Revised language on: ISO/IEC 10646 -- another proposal

Albert Lunde (Albert-Lunde@nwu.edu)
Fri, 12 May 95 01:36:15 EDT

After some thought and reading I think I'm prepared to offer a more precise
version of one of my suggestions of the other day. This is intended to
revise Dan's section which read:

>A document is a conforming HTML document only if:
[...]
>Its document character set includes ISO-8859-1 and agrees with ISO10646;
>that is, each code position listed in section The ISO-8859-1 Coded
>Character Set is included, and each code position in the document character
>set is mapped to the same character as ISO10646 designates for that code
>position.

My proposal:
= = =
A document is a conforming HTML document only if:
[...]
Its document character set includes ISO-8859-1 and agrees with ISO10646 for
all characters and code positions that they have in common. That is:

1) each code position listed in section The ISO-8859-1 Coded Character Set
is included.

2) All code positions that are used in the document character set and are
also used in ISO10646 must map to the same characters as they map to in
ISO10646.

3) All characters that are in the intersection of the character repertoires
of the document character set and ISO10646 must be mapped to by at least
one code position used in ISO10646.
= = =
Optionally, as an explainatory note:
= = =
ISO10646 is used in this way to provide a consistent SGML intepretation of
numeric character references over a large range of characters and encoding
schemes. These conditions places very little constraint on the character
encoding (specified by the MIME charset parameter in HTTP, or by other
external means in other contents.)

This standard does not exclude the use of a document character set
containing characters not in ISO10646, but it does not completely specify
how to choose code positions for such characters. Use of numeric references
to such characters may therefore raise problems of interoperability outside
the scope of this document.
= = =

I haven't tried to rewrite Dan's other notes to be consistent with this
proposal.

I would like comments on if this addresses various objections.

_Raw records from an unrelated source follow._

===== src/rtl/man_pkg.sv =====
// Shared types for the Manchester transmit path: FSM state encoding and line polarity.
package man_pkg;
  typedef enum logic [2:0] {IDLE, PRE, DATA, PAR, GAP} state_t;

  // A 0 bit is sent high-then-low on the line.
  localparam logic MAN_ZERO_FIRST = 1'b1;
endpackage


===== src/rtl/man_encoder_hb.sv =====
// Half-bit Manchester encoder: maps NRZ bit and phase to the line level.
// Purely combinational; the parent registers the result, and there is no backpressure.
module man_encoder_hb
  import man_pkg::*;
(
  input  logic nrz,
  input  logic phase,
  output logic man
);
  assign man = nrz ^ phase ^ MAN_ZERO_FIRST;
endmodule


===== src/rtl/man_tx_ctrl.sv =====
// Manchester transmit sequencer: preamble, LSB-first words with optional parity, then idle gap.
// The line appears one cycle after accept; in_ready opens only in IDLE or in the last half-bit of a word.
module man_tx_ctrl
  import man_pkg::*;
#(
  parameter int DATA_W       = 8,
  parameter int PREAMBLE_LEN = 8,
  parameter int PARITY_EN    = 1,
  parameter int IDLE_GAP     = 4
) (
  input  logic              clk,
  input  logic              rst_n,
  input  logic [DATA_W-1:0] in_data,
  input  logic              in_valid,
  output logic              in_ready,
  output logic              man,
  output logic              tx_en,
  output logic              busy,
  output logic              frame_done
);
  localparam int CNT_MAX = (PREAMBLE_LEN > DATA_W) ? PREAMBLE_LEN : DATA_W;
  localparam int CW      = $clog2(CNT_MAX + 1);
  localparam int GW      = $clog2(IDLE_GAP + 1);

  state_t            state, state_n;
  logic              phase, phase_n;
  logic [CW-1:0]     bit_cnt, bit_cnt_n;
  logic [DATA_W-1:0] sreg, sreg_n;
  logic              par, par_n;
  logic [GW-1:0]     gap_cnt, gap_cnt_n;
  logic              rst_done;
  logic              idle_rdy, last_bit;
  logic              nrz_n, enc_man, tx_en_n;

  always_comb begin
    state_n    = state;
    phase_n    = phase;
    bit_cnt_n  = bit_cnt;
    sreg_n     = sreg;
    par_n      = par;
    gap_cnt_n  = gap_cnt;
    in_ready   = 1'b0;
    frame_done = 1'b0;
    idle_rdy   = (state == IDLE) && rst_done && (gap_cnt == '0);
    last_bit   = (state == PAR) ||
                 ((state == DATA) && (bit_cnt == CW'(DATA_W - 1)) && (PARITY_EN == 0));

    case (state)
      IDLE: begin
        in_ready = idle_rdy;
        if (in_valid && idle_rdy) begin
          state_n   = PRE;
          phase_n   = 1'b0;
          bit_cnt_n = '0;
          sreg_n    = in_data;
          par_n     = 1'b0;
        end
      end
      PRE: begin
        phase_n = ~phase;
        if (phase) begin
          if (bit_cnt == CW'(PREAMBLE_LEN - 1)) begin
            state_n   = DATA;
            bit_cnt_n = '0;
          end else begin
            bit_cnt_n = bit_cnt + CW'(1);
          end
        end
      end
      DATA: begin
        phase_n = ~phase;
        if (phase) begin
          sreg_n = sreg >> 1;
          par_n  = par ^ sreg[0];
          if (bit_cnt == CW'(DATA_W - 1)) begin
            bit_cnt_n = '0;
            if (PARITY_EN != 0) state_n = PAR;
          end else begin
            bit_cnt_n = bit_cnt + CW'(1);
          end
        end
      end
      PAR: phase_n = ~phase;
      GAP: begin
        gap_cnt_n = gap_cnt - GW'(1);
        if (gap_cnt <= GW'(1)) begin
          state_n   = IDLE;
          gap_cnt_n = '0;
        end
      end
      default: state_n = IDLE;
    endcase

    // Word boundary: either chain the next word straight into DATA or close the frame.
    if (last_bit && phase) begin
      in_ready = 1'b1;
      if (in_valid) begin
        state_n   = DATA;
        bit_cnt_n = '0;
        sreg_n    = in_data;
        par_n     = 1'b0;
      end else begin
        frame_done = 1'b1;
        state_n    = GAP;
        gap_cnt_n  = GW'(IDLE_GAP);
      end
    end
  end

  // Line value is built from next-state so man/tx_en land in the cycle after accept.
  always_comb begin
    case (state_n)
      PRE:     nrz_n = ~bit_cnt_n[0];
      DATA:    nrz_n = sreg_n[0];
      PAR:     nrz_n = par_n;
      default: nrz_n = 1'b0;
    endcase
    tx_en_n = (state_n == PRE) || (state_n == DATA) || (state_n == PAR);
  end

  man_encoder_hb u_enc (
    .nrz   (nrz_n),
    .phase (phase_n),
    .man   (enc_man)
  );

  always_ff @(posedge clk or negedge rst_n) begin
    if (!rst_n) begin
      state    <= IDLE;
      phase    <= 1'b0;
      bit_cnt  <= '0;
      sreg     <= '0;
      par      <= 1'b0;
      gap_cnt  <= '0;
      rst_done <= 1'b0;
      man      <= 1'b0;
      tx_en    <= 1'b0;
    end else begin
      state    <= state_n;
      phase    <= phase_n;
      bit_cnt  <= bit_cnt_n;
      sreg     <= sreg_n;
      par      <= par_n;
      gap_cnt  <= gap_cnt_n;
      rst_done <= 1'b1;
      man      <= tx_en_n & enc_man;
      tx_en    <= tx_en_n;
    end
  end

  assign busy = (state != IDLE);
endmodule

===== config.mk =====
export PLATFORM = sky130hd
export DESIGN_NAME = man_tx_ctrl
export DESIGN_NICKNAME = d
export VERILOG_FILES = /design/src/rtl/man_pkg.sv /design/src/rtl/man_encoder_hb.sv /design/src/rtl/man_tx_ctrl.sv
export SDC_FILE = /design/constraint.sdc
export NUM_CORES = 1
export LEC_CHECK = 0
export ABC_CLOCK_PERIOD_IN_PS = 3300
export CORE_MARGIN = 2
export CORE_UTILIZATION = 55
export CTS_CLUSTER_DIAMETER = 30
export DETAILED_ROUTE_END_ITERATION = 7
export GPL_TIMING_DRIVEN = 0
export HOLD_SLACK_MARGIN = 0.12
export PLACE_DENSITY = 0.89
export SYNTH_ARGS = -nofsm -noshare
export SYNTH_HDL_FRONTEND = slang
export SYNTH_SLANG_ARGS = --single-unit

===== constraint.sdc =====
create_clock -name clk -period 3.3 [get_ports clk]
set_input_delay 0.495 -clock clk [delete_from_list [all_inputs] [get_ports clk]]
set_output_delay 0.495 -clock clk [all_outputs]
set_load 0.005 [all_outputs]

### After elaboration in Yosys (flattened, before gate mapping)

Cells that the tools add are included.

| storage, ports and cells | value |
|---|---|
| bits in registers | 23 |
| input port bits | 11 |
| output and inout port bits | 5 |
| word-level logic and storage cells | 73 |

| cells by class | value |
|---|---|
| add/sub/neg operators | 2 |
| $lt $le $gt $ge | 1 |
| eq/ne operators | 8 |
| muxes and demuxes | 36 |
| bitwise gates (word level) | 6 |
| reduce and logical (&&, ||, !) cells | 11 |

Operators by type and width:

| cell | count |
|---|---|
| two-way mux 3 bit | 12 |
| two-way mux 8 bit | 4 |
| two-way mux 4 bit | 5 |
| case mux 8 bit (2 select lines) | 1 |
| case mux 3 bit (5 select lines) | 1 |
| equality test 3 x 2 -> 1 bit (second input constant) | 4 |
| two-way mux 1 bit | 9 |
| case mux 4 bit (2 select lines) | 1 |
| equality test 3 x 1 -> 1 bit (second input constant) | 2 |
| logical NOT 3 bit | 2 |
| adder 4 x 1 -> 4 bit (second input constant) | 1 |
| equality test 4 x 3 -> 1 bit (second input constant) | 1 |
| logical AND 1 bit | 4 |
| case mux 1 bit (2 select lines) | 2 |
| equality test 3 bit (second input constant) | 1 |
| less-or-equal comparator 3 x 1 -> 1 bit (second input constant) | 1 |
| NOT 1 bit | 3 |
| case mux 1 bit (3 select lines) | 1 |
| nonzero test 3 bit | 1 |
| OR reduction 3 bit | 1 |
| subtractor 3 x 1 -> 3 bit (second input constant) | 1 |
| logical OR 1 bit | 2 |
| OR reduction 2 bit | 1 |
| XOR 1 bit | 2 |
| bitwise AND 1 bit | 1 |

### Longest topological paths before layout

Gate-level depths: netlist of run 1.

| logic depth | value |
|---|---|
| word-level depth | 13 |
| depth in mapped cells | 8 |

### Hierarchy

A second synthesis of run 1 with hierarchy kept.

| unflattened totals | value |
|---|---|
| cells, all modules | 158 |
| area, all modules | 1,426.4 um^2 |

By module, submodules not included:

| module | times used | cells each | area each (um^2) | sequential area each (um^2) |
|---|---|---|---|---|
| man_tx_ctrl | 1 | 157 | 1,417.6 | 575.6 |
| man_encoder_hb | 1 | 1 | 8.8 | 0.0 |

### Worst setup path after synthesis of run 1

No wires, ideal clock.

| path | value |
|---|---|
| path kind | register to register |
| start | register gap_cnt[0] |
| end | register man |
| library setup time | 0.125 ns |
| arrival | 2.013 ns |
| required time | 3.175 ns |
| slack | 1.162 ns |
| stages on the path, launching flop included | 9 |
| cell sequence | dfrtp_1 > inv_1 > ha_1 > and4b_4 > a221o_1 > a221oi_2 > a2bb2oi_2 > o31ai_2 > mux2_4 |

| between the ends | value |
|---|---|
| longest elaborated chain between the ends | 12 |
| elaborated cells on any way between the ends | 32 |

RTL lines:

| what | RTL line | RTL |
|---|---|---|
| start: declaration | man_tx_ctrl.sv:30 | `logic [GW-1:0] gap_cnt, gap_cnt_n;` |
| start signal: assignment | man_tx_ctrl.sv:144 | `gap_cnt <= gap_cnt_n;` |
| logical NOT 3 bit * | man_tx_ctrl.sv:44 | `idle_rdy = (state == IDLE) && rst_done && (gap_cnt == '0);` |
| logical AND 1 bit * | man_tx_ctrl.sv:44 |  |
| logical AND 1 bit * | man_tx_ctrl.sv:51 | `if (in_valid && idle_rdy) begin` |
| two-way mux 4 bit * | man_tx_ctrl.sv:51 |  |
| case mux 4 bit (2 select lines) * | man_tx_ctrl.sv:48 | `case (state)` |
| two-way mux 4 bit | man_tx_ctrl.sv:97 | `if (in_valid) begin` |
| two-way mux 4 bit * | man_tx_ctrl.sv:95 | `if (last_bit && phase) begin` |
| named net bit_cnt_n[0] | man_tx_ctrl.sv:27 | `logic [CW-1:0] bit_cnt, bit_cnt_n;` |
| NOT 1 bit * | man_tx_ctrl.sv:113 | `PRE: nrz_n = ~bit_cnt_n[0];` |
| case mux 1 bit (3 select lines) * | man_tx_ctrl.sv:112 | `case (state_n)` |
| XOR 1 bit * | man_encoder_hb.sv:10 | `assign man = nrz ^ phase ^ MAN_ZERO_FIRST;` |
| NOT 1 bit (no source line) * | -- |  |
| bitwise AND 1 bit * | man_tx_ctrl.sv:146 | `man <= tx_en_n & enc_man;` |
| end signal: assignment | man_tx_ctrl.sv:146 |  |
| end: declaration | man_tx_ctrl.sv:16 | `output logic man,` |

Mark *: on every way through the listed nets, which the timed path passes. The rest lies on a longest branch.

### Final worst setup path of run 1

| path | value |
|---|---|
| start | input in_valid |
| end | output frame_done |

| between the ends | value |
|---|---|
| longest elaborated chain between the ends | 2 |

RTL lines:

| what | RTL line | RTL |
|---|---|---|
| start: declaration | man_tx_ctrl.sv:14 | `input logic in_valid,` |
| two-way mux 1 bit | man_tx_ctrl.sv:97 |  |
| two-way mux 1 bit | man_tx_ctrl.sv:95 |  |
| end: declaration | man_tx_ctrl.sv:19 | `output logic frame_done` |

No other way between the ends.

==> reports/qor.tcl, run 1 <==
set qor(setup_ws_ps) 667
set qor(crit_top_cell) {clkdlybuf4s50_1}
set qor(worst_path_maximum_fanout) 6
set qor(flop_and_latch_count_out_of_synthesis) 23
set qor(initial_core_util) 0.570
set qor(worstSetupEndpointType) {output pin}
set qor(cts_buffers) 3
set qor(rsz0062_at_grt) {false}
set qor(layout_min_cycle_time_ps) 2630
set qor(grt_max_degree) 24
set qor(netlist_instances) 153
set qor(place_inst) 198
set qor(timing.critical_path.slowest_stage_cell) {clkdlybuf4s50_1}
set qor(setup-tns-final_ps) 0
set qor(first_global_vias) 1124
set qor(routed_wirelength_um) 3100
set qor(nFillCells) 212
set qor(worst_ep_arrival_time_ps) 2140
set qor(worst_ir_drop_vdd_v) 0.000464
set qor(io-pin-count) 16
set qor(worst_ep_required_time_ps) 2800
set qor(grt_first_pass_wirelength_um) 4920
set qor(postPlaceCellArea_um2) 1590
set qor(antennaDiodeCount) 0
set qor(post-route-period-util) 0.798
set qor(clock_latency_ps) 320
set qor(slew-limit-headroom) 0.310
set qor(ctsRootBufferMaster) {clkbuf_4}
set qor(die_h_um) 54.5
set qor(drtIter0Drc) 27
set qor(critical_path_startpoint_category) {input port}
set qor(antenna_found_initial) 0
set qor(post-route-cell-area_um2) 1620
set qor(post-route-util) 0.658
set qor(drt.antenna.violating_nets) 0
set qor(cts_tree) {done}
set qor(detailedPlacementHpwl_um) 2280
set qor(fraction_of_layout_cells_with_a_size_suffix_above_1) 0.122
set qor(grt.overflow.total) 0
set qor(die-width_um) 54.5
set qor(setup_viol) 0
set qor(leakage_uw) 0.000705
set qor(viasPerCell) 6.04
set qor(h-tree-depth) 1
set qor(yosys.cell_types.count) 48
set qor(core_box_area_um2) 2450
set qor(report.final.hold_viol_count) 0
set qor(clock-sinks) 23
set qor(design.final.nets) 188
set qor(placement.setup.worst_slack_ps) 448
set qor(final_max_slew_viol_count) 0
set qor(number_of_buffer_cells_added_on_primary_ports) 15
set qor(die_area_um2) 2970
set qor(drt-pass1-iter-count) 4
set qor(dr_total_vias) 1220
set qor(synth_seq_area_share) 0.411
set qor(worst_clock_skew_ps) 3.74
set qor(fmaxAchievable_ghz) 0.380
set qor(avgSynthCellArea_um2) 9.15
set qor(cpLargestDelayFamily) {buffers and inverters}
set qor(maxCapViolCount) 0
set qor(postCtsSetupRepairBufs) 0
set qor(post_cts_resize_count) 0
set qor(syn_nets) 168
set qor(fp-row-count) 18
set qor(cts_hold_buffers) 0
set qor(globalRouteTotalUtil) 0.232
set qor(yosys_warnings) 0
set qor(path_cells) {clkdlybuf4s50_1 > nor3_1 > clkdlybuf4s50_1}
set qor(transition_time_at_the_pin_with_the_least_slew_margin_ps) 1030
set qor(power_density_nw_per_um2) 749
set qor(critical_path_class) {input port to output pin}
set qor(layout.cells.non_filler) 202
set qor(cts_buffer_depth) 2
set qor(routedWlPerCell_um) 15.4
set qor(outcome) {completed}
set qor(flow.area_growth_from_synthesis_pct) 15.4
set qor(place.gp.congestion) 0.918
set qor(cp.buffers_inverters) 2
set qor(drt_drc_violations_left) 0
set qor(critical_path.max_stage_delay_ps) 610
set qor(min-delay-path-class) {flip-flop to flip-flop}
set qor(syn_area_um2) 1400
set qor(worst_setup_hold_path_clk_slew_ps) 130
## metal layers
metal,share of wire,up-vias,track usage
li1,-,594,-
met5,0,-,0
met1,0.43,586,0.269
met2,0.50,32,0.410
met4,0.016,0,0.0708
met3,0.048,8,0.0656
## through the flow
stage	hold slack, ps	total power (uW)
finish	555	1210
global placement	503	1040
floorplan	199	905
detailed placement	531	1070
global route	568	1310
CTS	562	1210
## state kept, by name (all words and copies together) (netlist names)
register,flops
sreg,8
bit_cnt,4
gap_cnt,3
state,3
man,1
par,1
phase,1
rst_done,1
tx_en,1
## final timing paths
check / from / to / slack (ps) / cells past startpoint
max in group asynchronous: rst_n / bit_cnt[2] / 1960 / 1
hold / removal: sreg[7] / sreg[7] / 560 / 1
hold reg to reg: sreg[7] / sreg[7] / 560 / 1
setup / recovery: in_valid / frame_done / 670 / 3
min in group asynchronous: rst_n / sreg[5] / 720 / 1
setup reg to reg: state[2] / man / 940 / 7
## logic make-up (layout without fill, tap and decap cells)
family	count (synthesis)	count (layout)	synth area share
and+or+nand+nor	59	59	0.245
AOI/OAI and AO/OA	49	49	0.241
DFF	23	23	0.411
buffers and inverters	15	34	0.0456
adders and majority gates	4	4	0.0357
muxes	2	2	0.0188
other	1	1	0.00268
## cell type report
class	count	area, um2	share of cell area
tap	30	37.5	0.0232
multi-input combinational	115	761	0.471
clock buffer	3	22.5	0.0139
timing repair buffer	15	150	0.0930
inverter	8	30.0	0.0186
buffer	7	33.8	0.0209
clock inverter	1	5.00	0.00310
sequential	23	576	0.356
## worst register-to-register path, delay by kind of cell, from the launching register on
family	cells	cell delay, ps
AOI/OAI and AO/OA	3	450
and+or+nand+nor	2	960
buffers and inverters	1	180
DFF	1	380
muxes	1	300
## cells in the final DEF (no fill, tap or decap), types with 2 or more instances in the layout
cell type,instances
dfrtp_1,23
clkdlybuf4s50_1,15
o21ai_0,14
nand2_1,13
nor2_1,11
a21oi_1,9
inv_1,8
a22oi_1,7
buf_2,6
nor3_1,5
nor2b_1,4
ha_1,4
nand3b_1,3
nand2b_1,3
a31oi_1,3
nand3_1,3
clkbuf_4,3
or3_1,2
nand4b_1,2
a32oi_1,2
a211oi_1,2
## power breakdown
part / leakage [uW] / internal (uW) / switching, uW
registers: 0.000288 / 392 / 92.7
clock network: 0.0000177 / 45.4 / 89.3
logic: 0.000399 / 288 / 302
total: 0.000705 / 725 / 484
## cells in the mapped netlist, drive strengths merged
cell type  number  share of area
clkbuf          1         0.0027
o21bai          1         0.0054
a21boi          1         0.0054
ha              4          0.036
a2bb2oi         2          0.017
a32o            1         0.0071
and4b           2          0.017
a31oi           3          0.013
o21ai          14          0.050
and3b           1         0.0063
buf             6          0.021
a211oi          2          0.011
nand3b          3          0.016
nor2b           4          0.018
or3             2         0.0089
a21o            1         0.0054
conb            1         0.0027
nand4           1         0.0045
or4b            1         0.0071
a221oi          1          0.011
o21a            1         0.0054
nor2           11          0.029
nand2          13          0.035
nand4b          2          0.013
or2             2         0.0089
and2            1         0.0045
and2b           1         0.0063
a21oi           9          0.032
or4             1         0.0054
a32oi           2          0.013
a211o           1         0.0071
a221o           1         0.0071
dfrtp          23           0.41
a22oi           7          0.038
nand2b          4          0.023
nand3           3          0.011
o31ai           2          0.014
inv             8          0.021
mux2            2          0.019
nor3            6          0.025
nor4b           1         0.0063
Note: power is estimated with default switching activity, not from simulation.
==> inputs of run 2 (changes only) <==
ABC_CLOCK_PERIOD_IN_PS = 2600   (was 3300)
clock period = 2.6 ns   (was 3.3 ns; I/O delays follow)
==> run 2 against run 1 <==
Against the previous run:
- clock power increased by 26%
- power increased by 27%
- non-clock buffer count did not move
- die area did not move
- global-route usage unchanged
- core utilization grew 0.20 points
- critical path depth rose by 4
- combinational power is 27% higher
- worst setup slack lost 550 ps
- final area grew 0.31%
==> reports/qor.tcl, run 2 (synthesized netlist as in run 1, its figures left out) <==
set qor(cts_buffer_depth) 2 ;# unchanged
set qor(registers.top_by_ff_count) {sreg} ;# unchanged
set qor(clock-sinks) 23 ;# unchanged
set qor(cts_hold_buffers) 0 ;# unchanged
set qor(die-width_um) 54.5 ;# unchanged
set qor(h-tree-depth) 1 ;# unchanged
set qor(worst_setup_hold_path_clk_slew_ps) 130 ;# about the same
set qor(initial_core_util) 0.570 ;# unchanged
set qor(worst_path_maximum_fanout) 10 ;# was 6
set qor(critical_path_startpoint_category) {input port} ;# unchanged
set qor(worstSetupEndpointType) {flip-flop} ;# was output pin
set qor(commonest_cells_after_routing_fill_and_taps_aside) {dfrtp_1 (23), clkdlybuf4s50_1 (15), o21ai_0 (14), nand2_1 (13), nor2_1 (11)} ;# unchanged
set qor(critical_path.max_stage_delay_ps) 870 ;# was 610 ps
set qor(globalRouteTotalUtil) 0.232 ;# unchanged
set qor(cts_buffers) 3 ;# unchanged
set qor(fmaxAchievable_ghz) 0.402
set qor(final_max_slew_viol_count) 0 ;# unchanged
set qor(largest_register_ff_count) 8 ;# unchanged
set qor(antennaDiodeCount) 0 ;# unchanged
set qor(slew-limit-headroom) 0.284 ;# was 0.310
set qor(setup-tns-final_ps) 0 ;# unchanged
set qor(report.final.hold_viol_count) 0 ;# unchanged
set qor(io-pin-count) 16 ;# unchanged
set qor(drtIter0Drc) 25 ;# was 27
set qor(outcome) {completed} ;# unchanged
set qor(dr_total_vias) 1206 ;# was 1220
set qor(viasPerCell) 5.97 ;# was 6.04
set qor(cp.buffers_inverters) 2 ;# unchanged
set qor(routedWlPerCell_um) 15.4 ;# about the same
set qor(layout_min_cycle_time_ps) 2490
set qor(grt_max_degree) 24 ;# unchanged
set qor(cpLargestDelayFamily) {simple AND/OR/NAND/NOR gates} ;# was buffers and inverters
set qor(die_h_um) 54.5 ;# unchanged
set qor(rsz0062_at_grt) {false} ;# unchanged
set qor(die_area_um2) 2970 ;# unchanged
set qor(worst_clock_skew_ps) 3.50 ;# was 3.74 ps
set qor(setup_ws_ps) 113 ;# was 667 ps
set qor(antenna_found_initial) 0 ;# unchanged
set qor(layout_commonest_cell) {dfrtp_1} ;# unchanged
set qor(min-delay-path-class) {flip-flop to flip-flop} ;# unchanged
set qor(worst_ir_drop_vdd_v) 0.000589 ;# was 0.000464 V
set qor(path_cells) {clkdlybuf4s50_1 > inv_1 > nor3_1 > a31oi_1 > a2bb2oi_2 > o31ai_2 > mux2_4} ;# was clkdlybuf4s50_1 > nor3_1 > clkdlybuf4s50_1
set qor(clock_latency_ps) 320 ;# about the same
set qor(first_global_vias) 1124 ;# unchanged
set qor(number_of_buffer_cells_added_on_primary_ports) 15 ;# unchanged
set qor(fp-row-count) 18 ;# unchanged
set qor(placement.setup.worst_slack_ps) -147 ;# was 448 ps
set qor(drt_drc_violations_left) 0 ;# unchanged
set qor(detailedPlacementHpwl_um) 2280 ;# unchanged
set qor(transition_time_at_the_pin_with_the_least_slew_margin_ps) 1070 ;# was 1030 ps
set qor(design.final.nets) 188 ;# unchanged
set qor(cts_tree) {done} ;# unchanged
set qor(setup_viol) 0 ;# unchanged
set qor(critical_path_class) {input port to flip-flop} ;# was input port to output pin
set qor(grt.overflow.total) 0 ;# unchanged
set qor(drt.antenna.violating_nets) 0 ;# unchanged
set qor(maxCapViolCount) 0 ;# unchanged
set qor(flow.area_growth_from_synthesis_pct) 15.7 ;# was 15.4%
set qor(top_regs) {sreg (8), bit_cnt (4)} ;# unchanged
set qor(leakage_uw) 0.000706 ;# was 0.000705 uW
set qor(routed_wirelength_um) 3110 ;# was 3100 um
set qor(power_density_nw_per_um2) 947 ;# was 749 nW/um2
set qor(drt-pass1-iter-count) 4 ;# unchanged
set qor(timing.critical_path.slowest_stage_cell) {nor3_1} ;# was clkdlybuf4s50_1
set qor(ctsRootBufferMaster) {clkbuf_4} ;# unchanged
set qor(worst_ep_arrival_time_ps) 2710 ;# was 2140 ps
set qor(grt_first_pass_wirelength_um) 4920 ;# unchanged
set qor(worst_ep_required_time_ps) 2820 ;# was 2800 ps
set qor(place.gp.congestion) 0.918 ;# unchanged
set qor(post-route-period-util) 0.957
set qor(core_box_area_um2) 2450 ;# unchanged
set qor(fraction_of_layout_cells_with_a_size_suffix_above_1) 0.128 ;# was 0.122
-- run 2: cell count changes in the layout (fill, tap and decap cells not counted) --
| cell | delta |
|---|---|
| nor3_1 | -1 |
| nor3_2 | +1 |
-- run 2: area by class of cell --
| type | count | area, um2 |
|---|---|---|
| multi-input cells | 115 | 766 |
| inverters | 8 | 30.0 |
| flip-flops and latches | 23 | 576 |
| well taps | 30 | 37.5 |
| fillers | 211 | 835 |
| repair buffers | 15 | 150 |
| clock buffers | 3 | 22.5 |
| plain buffers | 7 | 33.8 |
| clock inverters | 1 | 5.00 |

It seems to me this preserves a couple of properties of Dan's proposal:

- It allows the use of ISO-8859-1 as a document character set.

- Numeric references that refer to code positions in ISO10646 must map to
the same characters as ISO10646.

- Any character in ISO10646 that's in the document character set can be
translated to some ISO10646 numeric reference.

On the other hand, it allows the construction of document character sets
that are supersets and extensions of ISO10646 by adding code position
beyond its range or using unused positions.

We may want to add some further condition that the document character set
only uses additional code positions which are "safe" in some sense of what
ISO10646 has designated for private use vs. future expansion. I don't know
enough about ISO10646 to word this correctly.

---
    Albert Lunde                      Albert-Lunde@nwu.edu